5 Minutes with Arthur Spirling, Deputy Director and Director of Graduate Studies

Learn more about the man behind one of the most competitive M.S. in Data Science programs in the nation, and his vision for our CDS Master’s students

Arthur Spirling joined NYU in 2015 as an Associate Professor of Politics and Data Science, and as a steering committee member of the Moore-Sloan Data Science Environment, a grant housed by CDS.

This Fall 2017, he not only continues to be our Deputy Director, but also starts his tenure as our Director of Graduate Studies for the Master’s in Data Science program. His research focuses on analyzing text-as-data to answer questions in political science, and he also the co-organizer of the text-as-data speaker series with Professor Sam Bowman. Before coming to NYU, he was the John L. Loeb Associate Professor of the Social Sciences at Harvard University.

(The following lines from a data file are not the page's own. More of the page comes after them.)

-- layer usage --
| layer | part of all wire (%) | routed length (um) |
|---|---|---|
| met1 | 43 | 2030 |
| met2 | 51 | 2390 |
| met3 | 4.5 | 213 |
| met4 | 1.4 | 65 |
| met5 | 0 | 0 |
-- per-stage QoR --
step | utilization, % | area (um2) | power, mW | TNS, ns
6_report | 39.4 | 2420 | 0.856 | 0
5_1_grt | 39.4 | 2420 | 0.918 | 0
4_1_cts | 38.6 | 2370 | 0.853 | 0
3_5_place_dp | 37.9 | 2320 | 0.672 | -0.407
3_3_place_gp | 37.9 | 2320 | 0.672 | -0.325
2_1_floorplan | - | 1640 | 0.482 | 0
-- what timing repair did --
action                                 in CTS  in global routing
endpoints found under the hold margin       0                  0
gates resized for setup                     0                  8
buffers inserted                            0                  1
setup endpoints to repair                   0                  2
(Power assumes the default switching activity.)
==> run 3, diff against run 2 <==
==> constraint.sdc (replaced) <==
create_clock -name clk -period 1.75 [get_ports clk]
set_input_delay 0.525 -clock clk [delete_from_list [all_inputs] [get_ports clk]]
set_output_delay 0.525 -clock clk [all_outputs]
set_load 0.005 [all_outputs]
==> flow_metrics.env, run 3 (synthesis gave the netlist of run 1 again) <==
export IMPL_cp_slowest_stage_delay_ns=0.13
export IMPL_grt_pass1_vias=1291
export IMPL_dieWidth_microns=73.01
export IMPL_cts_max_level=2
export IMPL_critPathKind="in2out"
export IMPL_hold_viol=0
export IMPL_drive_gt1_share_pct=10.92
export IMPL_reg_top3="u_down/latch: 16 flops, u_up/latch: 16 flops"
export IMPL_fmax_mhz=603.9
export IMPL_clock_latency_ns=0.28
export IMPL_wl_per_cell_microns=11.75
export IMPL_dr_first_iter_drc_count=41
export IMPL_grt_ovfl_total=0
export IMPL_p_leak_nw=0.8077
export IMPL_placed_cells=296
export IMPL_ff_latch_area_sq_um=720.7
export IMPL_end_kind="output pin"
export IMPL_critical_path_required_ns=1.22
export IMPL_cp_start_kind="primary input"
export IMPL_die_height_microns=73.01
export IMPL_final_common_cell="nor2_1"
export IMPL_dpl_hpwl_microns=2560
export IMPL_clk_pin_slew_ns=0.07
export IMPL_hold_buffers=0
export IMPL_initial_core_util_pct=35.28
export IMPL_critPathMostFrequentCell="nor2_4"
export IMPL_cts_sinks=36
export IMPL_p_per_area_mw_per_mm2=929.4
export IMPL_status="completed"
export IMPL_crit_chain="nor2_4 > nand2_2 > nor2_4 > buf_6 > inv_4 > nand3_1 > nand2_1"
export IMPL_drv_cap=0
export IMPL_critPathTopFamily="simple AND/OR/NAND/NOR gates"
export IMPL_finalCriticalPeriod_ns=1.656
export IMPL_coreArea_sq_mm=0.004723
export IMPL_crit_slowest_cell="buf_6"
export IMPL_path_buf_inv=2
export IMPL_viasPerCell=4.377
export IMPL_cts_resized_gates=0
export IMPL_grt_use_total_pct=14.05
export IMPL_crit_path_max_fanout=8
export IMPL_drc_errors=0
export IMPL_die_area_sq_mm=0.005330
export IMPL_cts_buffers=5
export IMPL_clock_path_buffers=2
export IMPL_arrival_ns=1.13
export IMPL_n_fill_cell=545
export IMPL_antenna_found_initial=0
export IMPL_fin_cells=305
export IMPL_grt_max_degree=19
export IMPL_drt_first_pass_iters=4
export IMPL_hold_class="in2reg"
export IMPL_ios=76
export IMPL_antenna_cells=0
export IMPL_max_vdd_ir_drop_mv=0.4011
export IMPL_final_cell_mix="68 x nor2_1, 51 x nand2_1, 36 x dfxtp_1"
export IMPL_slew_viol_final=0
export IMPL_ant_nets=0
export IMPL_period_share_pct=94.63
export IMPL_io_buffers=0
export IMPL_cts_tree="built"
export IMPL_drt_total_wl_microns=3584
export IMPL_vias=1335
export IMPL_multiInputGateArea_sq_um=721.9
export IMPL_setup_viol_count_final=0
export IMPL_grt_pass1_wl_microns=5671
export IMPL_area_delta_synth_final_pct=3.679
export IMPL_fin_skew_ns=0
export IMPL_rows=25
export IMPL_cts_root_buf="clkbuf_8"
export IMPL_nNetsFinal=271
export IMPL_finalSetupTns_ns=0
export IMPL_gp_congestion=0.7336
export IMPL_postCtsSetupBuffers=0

1. The M.S. program in Data Science has been rapidly evolving since we launched it in 2013. What are some of the new changes to the program this year?

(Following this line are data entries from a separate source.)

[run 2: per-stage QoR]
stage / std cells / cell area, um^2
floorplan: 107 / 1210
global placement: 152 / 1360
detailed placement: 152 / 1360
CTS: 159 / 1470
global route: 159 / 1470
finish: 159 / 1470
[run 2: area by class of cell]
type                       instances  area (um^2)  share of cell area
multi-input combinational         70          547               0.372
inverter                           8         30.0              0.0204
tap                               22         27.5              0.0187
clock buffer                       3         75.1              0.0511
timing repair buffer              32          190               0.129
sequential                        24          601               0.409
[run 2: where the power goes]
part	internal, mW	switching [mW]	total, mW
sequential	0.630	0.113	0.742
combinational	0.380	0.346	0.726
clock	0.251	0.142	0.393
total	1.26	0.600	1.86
===== src/rtl/ld_order_pkg.sv =====
package ld_order_pkg;

  typedef enum logic [1:0] {
    CHK_GO        = 2'd0,
    CHK_ADDR_WAIT = 2'd1,
    CHK_DATA_WAIT = 2'd2
  } chk_code_e;

  // store with ID sid is program-order older than (or equal to) the color
  function automatic logic older_or_same(input int unsigned sid, input int unsigned color);
    return sid <= color;
  endfunction

  // address equality for a resolved store
  function automatic logic addr_hit(input logic aok, input logic [31:0] sa, input logic [31:0] la);
    return aok && (sa == la);
  endfunction

endpackage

As with every year of the MSDS, we have expanded our numbers — yet simultaneously become more selective. Our fantastic incoming cohort of 96 were selected from some 1659 applicants, meaning our program is considerably harder to enter than many top law schools or business schools. Every single one of our new students has truly remarkable potential and I know my colleagues are very happy to be working with them.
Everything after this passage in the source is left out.